Data section start

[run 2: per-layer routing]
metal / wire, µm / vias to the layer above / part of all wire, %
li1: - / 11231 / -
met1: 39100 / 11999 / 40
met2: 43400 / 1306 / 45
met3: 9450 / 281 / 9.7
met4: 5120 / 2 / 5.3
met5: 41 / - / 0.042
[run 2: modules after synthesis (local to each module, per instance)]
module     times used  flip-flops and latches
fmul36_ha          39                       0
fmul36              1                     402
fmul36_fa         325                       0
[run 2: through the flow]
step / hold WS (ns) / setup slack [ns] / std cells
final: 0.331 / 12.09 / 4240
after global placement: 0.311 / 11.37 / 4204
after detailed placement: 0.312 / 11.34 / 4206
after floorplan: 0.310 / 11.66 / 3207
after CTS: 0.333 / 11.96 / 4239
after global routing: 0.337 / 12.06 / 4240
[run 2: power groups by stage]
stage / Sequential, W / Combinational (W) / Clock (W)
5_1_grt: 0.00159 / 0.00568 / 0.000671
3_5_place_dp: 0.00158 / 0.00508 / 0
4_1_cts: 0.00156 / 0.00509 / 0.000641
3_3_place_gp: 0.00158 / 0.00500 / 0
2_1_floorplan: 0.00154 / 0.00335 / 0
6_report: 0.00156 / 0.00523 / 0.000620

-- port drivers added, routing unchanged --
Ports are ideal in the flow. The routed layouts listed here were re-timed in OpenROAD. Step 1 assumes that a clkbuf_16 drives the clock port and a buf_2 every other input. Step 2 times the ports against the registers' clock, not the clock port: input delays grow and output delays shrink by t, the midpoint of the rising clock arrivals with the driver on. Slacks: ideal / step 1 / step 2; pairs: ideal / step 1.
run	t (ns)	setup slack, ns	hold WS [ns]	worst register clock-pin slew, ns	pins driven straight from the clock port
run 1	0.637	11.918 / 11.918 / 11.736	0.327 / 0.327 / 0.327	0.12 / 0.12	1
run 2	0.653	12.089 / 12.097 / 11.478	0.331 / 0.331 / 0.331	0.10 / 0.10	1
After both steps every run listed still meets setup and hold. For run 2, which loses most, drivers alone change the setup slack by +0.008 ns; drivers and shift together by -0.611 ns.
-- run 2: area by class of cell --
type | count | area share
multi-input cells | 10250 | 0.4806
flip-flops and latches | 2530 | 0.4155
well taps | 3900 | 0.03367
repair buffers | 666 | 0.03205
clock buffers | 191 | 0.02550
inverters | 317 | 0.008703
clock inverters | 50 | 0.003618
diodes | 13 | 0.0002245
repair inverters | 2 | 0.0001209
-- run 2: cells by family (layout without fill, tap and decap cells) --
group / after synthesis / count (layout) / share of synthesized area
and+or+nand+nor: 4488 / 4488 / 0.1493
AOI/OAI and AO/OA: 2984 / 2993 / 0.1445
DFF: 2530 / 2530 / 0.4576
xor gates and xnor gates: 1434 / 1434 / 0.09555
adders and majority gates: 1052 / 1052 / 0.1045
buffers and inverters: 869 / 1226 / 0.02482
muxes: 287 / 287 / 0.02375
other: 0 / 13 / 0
This design comes from an exercise in tuning for small area, a short achievable clock period and few clock cycles per item on the open sky130 flow, not from production work.
Where RTL was checked, it was by simulation tests only, not by an equivalence proof against the original.

==> harbor: inputs <==
==> flow/design.v (excerpt) <==
module vint_unit (
    input  wire        clk,
    input  wire        rst,
    input  wire        in_valid,
    output wire        in_ready,
    input  wire [5:0]  in_func,
    input  wire        in_type,
    input  wire        in_zero,
    input  wire [3:0]  in_pred,
    input  wire [63:0] in_a,
    input  wire [63:0] in_b,
    input  wire [63:0] in_d,
    output reg         out_valid,
    output reg  [63:0] out_d,
    output reg  [3:0]  out_p,
    output reg         out_sat
);
    function [7:0] pass_mask(input [5:0] f, input t, input [3:0] p);
        reg mul, hi;
        begin
            mul = (f == 6'h06) | (f == 6'h07) | (f == 6'h08);
            hi  = (f == 6'h07) | (f == 6'h08);
            if (!mul)
                pass_mask = 8'h00;
            else if (!t)
                pass_mask = {4'h0, p};
            else
                pass_mask = {p[1] & hi, {3{p[1]}}, p[0] & hi, {3{p[0]}}};
        end
    endfunction
    function [7:0] lowbit(input [7:0] m);
        lowbit = m & (~m + 8'd1);
    endfunction
    reg        rdy;           
    reg  [7:0] cur;           
    reg  [7:0] rem;           
    assign in_ready = rdy;
    wire en = (rem == 8'h00);   
    wire take = in_valid & en;
    wire [7:0] in_mask  = pass_mask(in_func, in_type, in_pred);
    wire [7:0] in_low   = lowbit(in_mask);
    wire [7:0] in_rest  = in_mask & ~in_low;
    wire [7:0] rem_low  = lowbit(rem);
    wire [7:0] rem_rest = rem & ~rem_low;
    reg        s1_v;
    reg [5:0]  s1_f;
    reg        s1_t;
    reg        s1_z;
    reg [3:0]  s1_p;
    reg [63:0] s1_a, s1_b, s1_d;
    reg [3:0]  s1_sub, s1_neg, s1_cin;
  ...
export LEC_CHECK = 0
export ABC_AREA = 1
export CAP_MARGIN = 20
export CORE_MARGIN = 2
export CORE_UTILIZATION = 45
export SLEW_MARGIN = 20
create_clock -name core_clock -period 16.0 [get_ports {clk}]
standard.sh (not shown) runs the stock make flow with config.mk's settings and CLKGATE_MAP_FILE= SYNTH_SCRIPT=/design/flow/synth_recipe.tcl, a recipe that flattens the netlist after the stock synthesis.
==> flow/flow/run.sh <==
#!/bin/bash
# The standard layout, with timing repair aimed well below the (loose) clock
# period so that the achieved period is short.
set -euo pipefail
cd "$(dirname "$0")/.."
bash standard.sh SETUP_SLACK_MARGIN=${MARGIN:-10.5} finish > standard.log 2>&1
==> inputs of delta, as changes to harbor <==
--- a/flow/design.v
+++ b/flow/design.v
@@ -867,28 +867,27 @@
     reg [5:0]  s1_f;
     reg        s1_t;
     reg        s1_z;
     reg [3:0]  s1_p;
     reg [63:0] s1_a, s1_b, s1_d;
-    reg [3:0]  s1_sub, s1_neg, s1_cin;
-    wire [3:0] in_act = in_type ? {in_pred[1], in_pred[1], in_pred[0], in_pred[0]} : in_pred;
+    reg        s1_sub, s1_neg, s1_cin;    
     wire i_sub = (in_func == 6'h01) | (in_func == 6'h04) | (in_func == 6'h05) |
                  (in_func == 6'h09) | (in_func == 6'h0A) | (in_func == 6'h0B) |
-                 (in_func == 6'h0C) | (in_func == 6'h10) | (in_func[5:3] == 3'b100);
+                 (in_func == 6'h0C) | (in_func[5:3] == 3'b100);
     wire i_neg = (in_func == 6'h14) | (in_func == 6'h15);
     always @(posedge clk) begin
         if (en) begin
             s1_f <= in_func;
             s1_t <= in_type;
             s1_z <= in_zero;
             s1_p <= in_pred;
             s1_a <= in_a;
             s1_b <= in_b;
             s1_d <= in_d;
-            s1_sub <= {4{i_sub}} & in_act;
-            s1_neg <= {4{i_neg}} & in_act;
-            s1_cin <= {4{i_sub | i_neg | (in_func == 6'h16)}} & in_act;
+            s1_sub <= i_sub;
+            s1_neg <= i_neg;
+            s1_cin <= i_sub | i_neg | (in_func == 6'h16);
         end
         if (rst) begin
             s1_v <= 1'b0;
             rdy  <= 1'b1;
             cur  <= 8'h00;
@@ -994,13 +993,13 @@
     input  wire        z,
     input  wire [3:0]  p,
     input  wire [63:0] a,
     input  wire [63:0] b,
     input  wire [63:0] d,
-    input  wire [3:0]  op_sub,    
-    input  wire [3:0]  op_neg,    
-    input  wire [3:0]  cin,       
+    input  wire        op_sub,    
+    input  wire        op_neg,    
+    input  wire        cin,
     output wire [63:0] merged,
     output wire [3:0]  pres,
     output wire        sat_any
 );
     wire f_add   = (f == 6'h00);
@@ -1028,33 +1027,27 @@
     wire f_ne    = (f == 6'h21);
     wire f_lt    = (f == 6'h22);
     wire f_le    = (f == 6'h23);
     wire f_ltu   = (f == 6'h24);
     wire f_leu   = (f == 6'h25);
-    wire [63:0] negm = {{16{op_neg[3]}}, {16{op_neg[2]}}, {16{op_neg[1]}}, {16{op_neg[0]}}};
-    wire [63:0] subm = {{16{op_sub[3]}}, {16{op_sub[2]}}, {16{op_sub[1]}}, {16{op_sub[0]}}};
-    wire [63:0] x = a ^ negm;
-    wire [63:0] y = (b & ~negm) ^ subm;
-    wire gx1 = t | cin[1], gy1 = ~t & cin[1];
-    wire gx3 = t | cin[3], gy3 = ~t & cin[3];
-    wire [34:0] sum_l = {1'b0, x[31:16], gx1, x[15:0], 1'b1}
-                      + {1'b0, y[31:16], gy1, y[15:0], cin[0]};
-    wire [34:0] sum_h = {1'b0, x[63:48], gx3, x[47:32], 1'b1}
-                      + {1'b0, y[63:48], gy3, y[47:32], cin[2]};
-    wire [63:0] s = {sum_h[33:18], sum_h[16:1], sum_l[33:18], sum_l[16:1]};
-    wire [3:0] co = {sum_h[34], sum_h[17], sum_l[34], sum_l[17]};
-    wire [63:0] pb = x ^ y;
-    wire [63:0] gb = x & y;
+    wire [63:0] x = a ^ {64{op_neg}};
+    wire [63:0] y = (b & {64{~op_neg}}) ^ {64{op_sub}};
+    wire gx1 = t | cin, gy1 = ~t & cin;
+    wire gx2 = cin,     gy2 = cin;
+    wire [68:0] sum_g = {1'b0, x[63:48], gx1, x[47:32], gx2, x[31:16], gx1, x[15:0], 1'b1}
+                      + {1'b0, y[63:48], gy1, y[47:32], gy2, y[31:16], gy1, y[15:0], cin};
+    wire [63:0] s = {sum_g[67:52], sum_g[50:35], sum_g[33:18], sum_g[16:1]};
+    wire [3:0] co = {sum_g[68], sum_g[51], sum_g[34], sum_g[17]};
     wire [3:0] sa, sx, sy, sr, eq16;
     genvar i, lv, L, j;
     generate
         for (i = 0; i < 4; i = i + 1) begin : g_lane
             assign sa[i]   = a[16*i+15];
             assign sx[i]   = x[16*i+15];
             assign sy[i]   = y[16*i+15];
             assign sr[i]   = s[16*i+15];
-            assign eq16[i] = &pb[16*i +: 16];    
+            assign eq16[i] = (a[16*i +: 16] == b[16*i +: 16]);
         end
     endgenerate
     wire [3:0] ovf_l = ~(sx ^ sy) & (sr ^ sx);
     wire [3:0] e_ovf  = t ? {ovf_l[3], ovf_l[3], ovf_l[1], ovf_l[1]} : ovf_l;
     wire [3:0] e_co   = t ? {co[3], co[3], co[1], co[1]} : co;
@@ -1136,13 +1129,12 @@
     assign avg[31]    = co[1];
     assign avg[46:32] = s[47:33];
     assign avg[47]    = t ? s[48] : co[2];
     assign avg[62:48] = s[63:49];
     assign avg[63]    = co[3];
-    wire l_g = f_and | f_or | f_andn;
-    wire l_p = f_or | f_xor;
-    wire [63:0] logic_r = ({64{l_g}} & gb) | ({64{l_p}} & pb);
+    wire [63:0] logic_r = ({64{f_and}} & (a & b)) | ({64{f_or}} & (a | b)) |
+                          ({64{f_xor}} & (a ^ b)) | ({64{f_andn}} & (a & ~b));
     reg [63:0] res;
     integer ln;
     always @* begin
         for (ln = 0; ln < 4; ln = ln + 1) begin
             res[16*ln +: 16] =
==> flow/run.sh (new file) <==
#!/bin/bash
# synth_recipe.tcl (not shown) runs the flow's synth.tcl, then flattens the netlist and writes it again
# the make line also repeats each setting of config.mk as NAME=value (left out here)
make -C /OpenROAD-flow-scripts/flow DESIGN_CONFIG=/design/flow/config.mk WORK_HOME=/design/flow/orfs CLKGATE_MAP_FILE= SYNTH_SCRIPT=/design/flow/synth_recipe.tcl finish
Settings changed: ABC_AREA 1 to unset, CORE_UTILIZATION 45 to 25.
removed: flow/flow/run.sh
removed: flow/standard.sh
==> flow_metrics.py <==
metrics = {
    "status": {
        "outcome": "complete, no violations",
    },
    "global_route": {
        "grt_pass1_vias": 45100,
    },
    "cells_and_area": {
        "seq_area_share_pct": 22.7,
    },
    "routing": {
        "wl_per_cell_um": 30.9,
    },
}
The numbers above come from delta.
Context: an optimization exercise on an open-source flow, tuned for small area, a short achievable clock period and few clock cycles per item. The choices shown serve that exercise and are no tape-out recipe. In this exercise RTL edits were held to simulation tests only and were not proved equivalent to the original.

File: run.sh
#!/bin/bash
# synth_recipe.tcl (not shown) runs the flow's synth.tcl, then flattens the netlist and writes it again
# the make line also repeats each setting of config.mk as NAME=value (left out here)
make -C /OpenROAD-flow-scripts/flow DESIGN_CONFIG=/design/flow/config.mk WORK_HOME=/design/flow/orfs CLKGATE_MAP_FILE= SYNTH_SCRIPT=/design/flow/synth_recipe.tcl finish
File: config.mk
export PLATFORM = sky130hd
export DESIGN_NAME = scarab_lane
export DESIGN_NICKNAME = scarab_lane
export VERILOG_FILES = /design/flow/design.v
export SDC_FILE = /design/flow/constraint.sdc
export NUM_CORES = 8
export LEC_CHECK = 0
export CAP_MARGIN = 20
export CORE_MARGIN = 2
export CORE_UTILIZATION = 35
export PLACE_DENSITY = 0.45
export SLEW_MARGIN = 20
File: constraint.sdc
create_clock -name core_clock -period 10.0 [get_ports {clk}]
set_input_delay 2.0000 -clock core_clock [delete_from_list [all_inputs] [get_ports {clk}]]
set_output_delay 2.0000 -clock core_clock [all_outputs]
set_load 0.01 [all_outputs]
What follows belongs to an exercise in optimizing a design on an open flow for small area, a short achievable clock period and few clock cycles per item; a production flow would make more cautious choices.
RTL that was checked went through simulation tests only; none was proved equivalent to the original.
No activity file was given, so power comes from the tool's default toggle rates.

## cdt_builder
module cdt_builder (
    input  wire        clk,
    input  wire        rst,             
    input  wire [4:0]  cfg_k,
    input  wire [10:0] cfg_min_used,
    input  wire [10:0] cfg_max_used,
    input  wire [15:0] cfg_max_width,
    input  wire [2:0]  cfg_interp,
    input  wire        in_valid,
    output wire        in_ready,
    input  wire [24:0] in_count,
    output reg         out_valid,
    output reg  [9:0]  out_code,
    output reg  [15:0] out_entry,
    output reg  [9:0]  out_fine,
    output reg         out_wrap,
    output reg         res_valid,
    output wire [2:0]  res_interp,
    output reg         res_accept,
    output wire [10:0] res_used,
    output wire [24:0] res_widest,
    output reg         res_event,
    output wire [7:0]  res_acc_mask
);
For scale: about 1200 cells after synthesis, about 240 flip-flops, ~160 I/O pins.
Settings: LEC_CHECK=0, CAP_MARGIN=20, CORE_MARGIN=2, CORE_UTILIZATION=40, SETUP_SLACK_MARGIN=3.8, SLEW_MARGIN=20; clock period 6.0 ns.
run.sh (not shown) runs the stock make flow with config.mk's settings and CLKGATE_MAP_FILE= SYNTH_SCRIPT=/design/flow/synth_recipe.tcl, a recipe that flattens the netlist after the stock synthesis.
The starting point completed without violations.
Next try:
Settings changed: SETUP_SLACK_MARGIN 3.8 to 3.5.
Clock power is lower by a few percent.
Count of clock-buffer cells in the layout is lower by 1.
Power is lower by a few percent.
Sequential share of layout area is higher by 1.5 points.
No run of this note included a check of the RTL's function; only the layout flow was run.

cdt_builder, a different RTL version from the one above (not shown whole).
Size in the first run: ~12000 um2 of cells after synthesis.
## cdt_builder
module cdt_builder (
    input  wire        clk,
    input  wire        rst,             
    input  wire [4:0]  cfg_k,
    input  wire [10:0] cfg_min_used,
    input  wire [10:0] cfg_max_used,
    input  wire [15:0] cfg_max_width,
    input  wire [2:0]  cfg_interp,
    input  wire        in_valid,
    output wire        in_ready,
    input  wire [24:0] in_count,
    output reg         out_valid,
    output reg  [9:0]  out_code,
    output reg  [15:0] out_entry,
    output reg  [9:0]  out_fine,
    output reg         out_wrap,
    output reg         res_valid,
    output wire [2:0]  res_interp,
    output reg         res_accept,
    output wire [10:0] res_used,
    output wire [24:0] res_widest,
    output reg         res_event,
    output wire [7:0]  res_acc_mask
);
clock: 6.0 ns
lec_check: 0
cap_margin: 20
core_margin: 2
core_utilization: 50
cts_cluster_diameter: 100
cts_cluster_size: 20
setup_slack_margin: 3.75
slew_margin: 20
standard.sh (not shown) runs the stock make flow with config.mk's settings and CLKGATE_MAP_FILE= SYNTH_SCRIPT=/design/flow/synth_recipe.tcl, a recipe that flattens the netlist after the stock synthesis.
==> flow/flow/run.sh <==
#!/bin/bash
# The standard layout, with buf_1 (rather than the default buffer) on the
# input and output ports; every port still gets its own buffer.
set -o pipefail
bash standard.sh "BUFFER_PORTS_ARGS=-buffer_cell sky130_fd_sc_hd__buf_1" finish > standard_make.log 2>&1
Testbench counts at the start, summed over its fixed seeds: cycles 65,753, items 65,536.
Next try:
--- a/flow/config.mk
+++ b/flow/config.mk
@@ -10,3 +10 @@
-export CORE_UTILIZATION = 50
-export CTS_CLUSTER_DIAMETER = 100
-export CTS_CLUSTER_SIZE = 20
+export CORE_UTILIZATION = 40
After rerunning: Core utilization fell by 9.2 points. Routed wire length went up by 5.7%. Cell area climbs by 6.7%. Hold slack is about the same. Fmax is lower by 0.35%. Total power climbs by 15%. Setup slack got worse by 8.5 ps. Critical path depth is lower by 6. Non-clock buffer count rose by 15. Cell count rose by 6.3%. First-iteration DRC count shrinks by 24%.

The RTL this note starts from:
==> flow/design.v <==
module cdt_builder (
    input  wire        clk,
    input  wire        rst,             
    input  wire [4:0]  cfg_k,
    input  wire [10:0] cfg_min_used,
    input  wire [10:0] cfg_max_used,
    input  wire [15:0] cfg_max_width,
    input  wire [2:0]  cfg_interp,
    input  wire        in_valid,
    output wire        in_ready,
    input  wire [24:0] in_count,
    output reg         out_valid,
    output reg  [9:0]  out_code,
    output reg  [15:0] out_entry,
    output reg  [9:0]  out_fine,
    output reg         out_wrap,
    output reg         res_valid,
    output wire [2:0]  res_interp,
    output reg         res_accept,
    output wire [10:0] res_used,
    output wire [24:0] res_widest,
    output reg         res_event,
    output wire [7:0]  res_acc_mask
);
    reg         v1;
    wire [9:0]  cprev = out_code + {8'd0, v0 & v1, v0 ^ v1};
    reg         first;
    reg         last;
    reg  [2:0]  st;             
    reg         rdy;            
    assign in_ready = rdy;
    wire        take  = in_valid & in_ready;       
    wire        clr   = first & in_ready;
    reg  [24:0] h0;             
    reg         v0;
    reg  [4:0]  k_q;            
    reg  [10:0] min_used_q;
    reg  [10:0] max_used_q;
    reg  [15:0] max_width_q;
    reg  [2:0]  interp_q;
    wire [4:0]  k_in  = {cfg_k[3], cfg_k[2:0] == 3'd7, cfg_k[2:0] == 3'd6,
                         cfg_k[2:0] == 3'd5, cfg_k[2:0] == 3'd4};
    wire [4:0]  k_now = first ? k_in : k_q;
    reg         chk;            
    wire        fin = v0 & first;           
    reg  [2:0]  hold;
    always @(*) begin
        hold = k_q[0] ? 3'd5 : k_q[1] ? 3'd4 : 3'd3;
    end
    always @(*) begin
        h0_d = ({25{take & k_now[0]}} & (in_count << 4)) |
               ({25{take & k_now[1]}} & (in_count << 3)) |
               ({25{take & k_now[2]}} & (in_count << 2)) |
               ({25{take & k_now[3]}} & (in_count << 1)) |
               ({25{take & k_now[4]}} & in_count) |
               ({25{fin}} & {1'b0, max_width_q, 8'd1});
    end
    reg  [24:0] h0_d;
    always @(posedge clk) begin
        h0    <= h0_d;
        if (rst) begin
            st    <= 3'd0;
            rdy   <= 1'b1;
            first <= 1'b1;
            last  <= 1'b0;
            v0    <= 1'b0;
            chk   <= 1'b0;
        end else begin
            v0  <= take;
            chk <= fin;
            if (take) begin
                first <= last;
                last  <= (cprev == 10'd1021);
            end
            if (take & last)
                st <= hold;
            else if (st != 3'd0)
                st <= st - 3'd1;
            rdy <= ~(take & last) & ((st == 3'd0) | (st == 3'd1));
        end
        if (clr) begin
            k_q         <= k_in;
            min_used_q  <= cfg_min_used;
            max_used_q  <= cfg_max_used;
            max_width_q <= cfg_max_width;
            interp_q    <= cfg_interp;
        end
    end
    reg  [12:0] a_lo;
    reg  [12:0] a_hi;
    reg         a_c;
    reg  [10:0] used;
    reg  [24:0] widest;         
    reg         ge_min;         
    reg         over_max;       
    wire [13:0] s_lo_d = {1'b0, a_lo} + {1'b0, h0[12:0]};
    wire [12:0] s_hi_d = a_hi + {1'b0, h0[24:13]} + {12'd0, a_c};
    wire [13:0] a_lo_d = {1'b0, a_lo} + {1'b0, h0[11:0], 1'b0};
    wire [12:0] a_hi_d = a_hi + h0[24:12] + {12'd0, a_c};
    wire        nz    = v0 & (|h0);
    wire        gt_hi = h0[24:12] > widest[24:12];
    wire        eq_hi = h0[24:12] == widest[24:12];
    wire        gt_lo = h0[11:0] > widest[11:0];
    wire        gt    = gt_hi | (eq_hi & gt_lo);
    reg         shift;
    always @(*) begin
        shift = (k_q[0] & (st >= 3'd1) & (st <= 3'd4)) |
                (k_q[1] & (st >= 3'd1) & (st <= 3'd3)) |
                (k_q[2] & (st >= 3'd1) & (st <= 3'd2)) |
                (k_q[3] & (st == 3'd2));
    end
    always @(posedge clk) begin
        a_lo <= clr ? 13'd256 : a_lo_d[12:0];
        a_hi <= clr ? 13'd0   : a_hi_d;
        a_c  <= ~clr & a_lo_d[13];
        used <= clr ? 11'd0 : (used + {10'd0, nz});
        if (shift | clr | chk | gt)
            widest <= shift ? (widest >> 1) : clr ? 25'd0 : chk ? widest : h0;
        ge_min   <= ~clr & (ge_min | (used == min_used_q));
        over_max <= ~clr & (over_max | (nz & (used == max_used_q)));
    end
    reg  [12:0] s_hi;           
    reg         s_c;
    reg  [3:0]  s_mid;          
    wire [12:0] e_hi      = s_hi + {12'd0, s_c};           
    wire [16:0] e17       = {e_hi, s_mid};                 
    wire [15:0] entry     = e17[15:0] | {16{e17[16]}};
    wire [12:0] fine_sum  = s_hi + {11'd0, 1'b1, s_c};
    wire [10:0] fine_full = fine_sum[12:2];
    always @(posedge clk) begin
        s_hi  <= s_hi_d;
        s_c   <= s_lo_d[13];
        s_mid <= s_lo_d[12:9];
        if (rst) begin
            v1        <= 1'b0;
            out_valid <= 1'b0;
            out_code  <= 10'h3FF;
        end else begin
            v1        <= v0;
            out_valid <= v1;
            out_code  <= out_code + {9'd0, v1};
        end
        out_entry <= entry;
        out_fine  <= fine_full[9:0];
        out_wrap  <= fine_full[10];
    end
    wire        used_ok = (ge_min | (used == min_used_q)) & ~over_max;
    reg  [3:0]  run [0:7];
    reg  [7:0]  acc_mask;
    integer     i;
    wire        judge = (st == 3'd1);
    reg  [3:0]  run_sel;        
    wire [3:0]  run_new = res_accept ? 4'd0 :
                          (run_sel == 4'b1100) ? 4'b1100 :
                          {run_sel[2:0], ~(run_sel[3] ^ run_sel[2])};
    always @(posedge clk) begin
        if (chk)
            res_accept <= gt & used_ok;
        run_sel   <= run[interp_q];
        res_event <= ~res_accept & (run_sel == 4'b0110);
        if (rst) begin
            res_valid <= 1'b0;
            acc_mask  <= 8'd0;
            for (i = 0; i < 8; i = i + 1)
                run[i] <= 4'd0;
        end else begin
            res_valid <= judge;
            for (i = 0; i < 8; i = i + 1)
                if (judge && interp_q == i) begin
                    run[i] <= run_new;
                    if (res_accept)
                        acc_mask[i] <= 1'b1;
                end
        end
    end
    assign res_interp   = interp_q;
    assign res_used     = used;
    assign res_widest   = widest;
    assign res_acc_mask = acc_mask;
endmodule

Data section end

What needs to be done
Given the records above, restate word for word only the lines starting at the one with "after global routing: 0.337 / 12.06 / 4240" and ending at the one with "-- port drivers".

Finished task
after global routing: 0.337 / 12.06 / 4240
[run 2: power groups by stage]
stage / Sequential, W / Combinational (W) / Clock (W)
5_1_grt: 0.00159 / 0.00568 / 0.000671
3_5_place_dp: 0.00158 / 0.00508 / 0
4_1_cts: 0.00156 / 0.00509 / 0.000641
3_3_place_gp: 0.00158 / 0.00500 / 0
2_1_floorplan: 0.00154 / 0.00335 / 0
6_report: 0.00156 / 0.00523 / 0.000620

-- port drivers added, routing unchanged --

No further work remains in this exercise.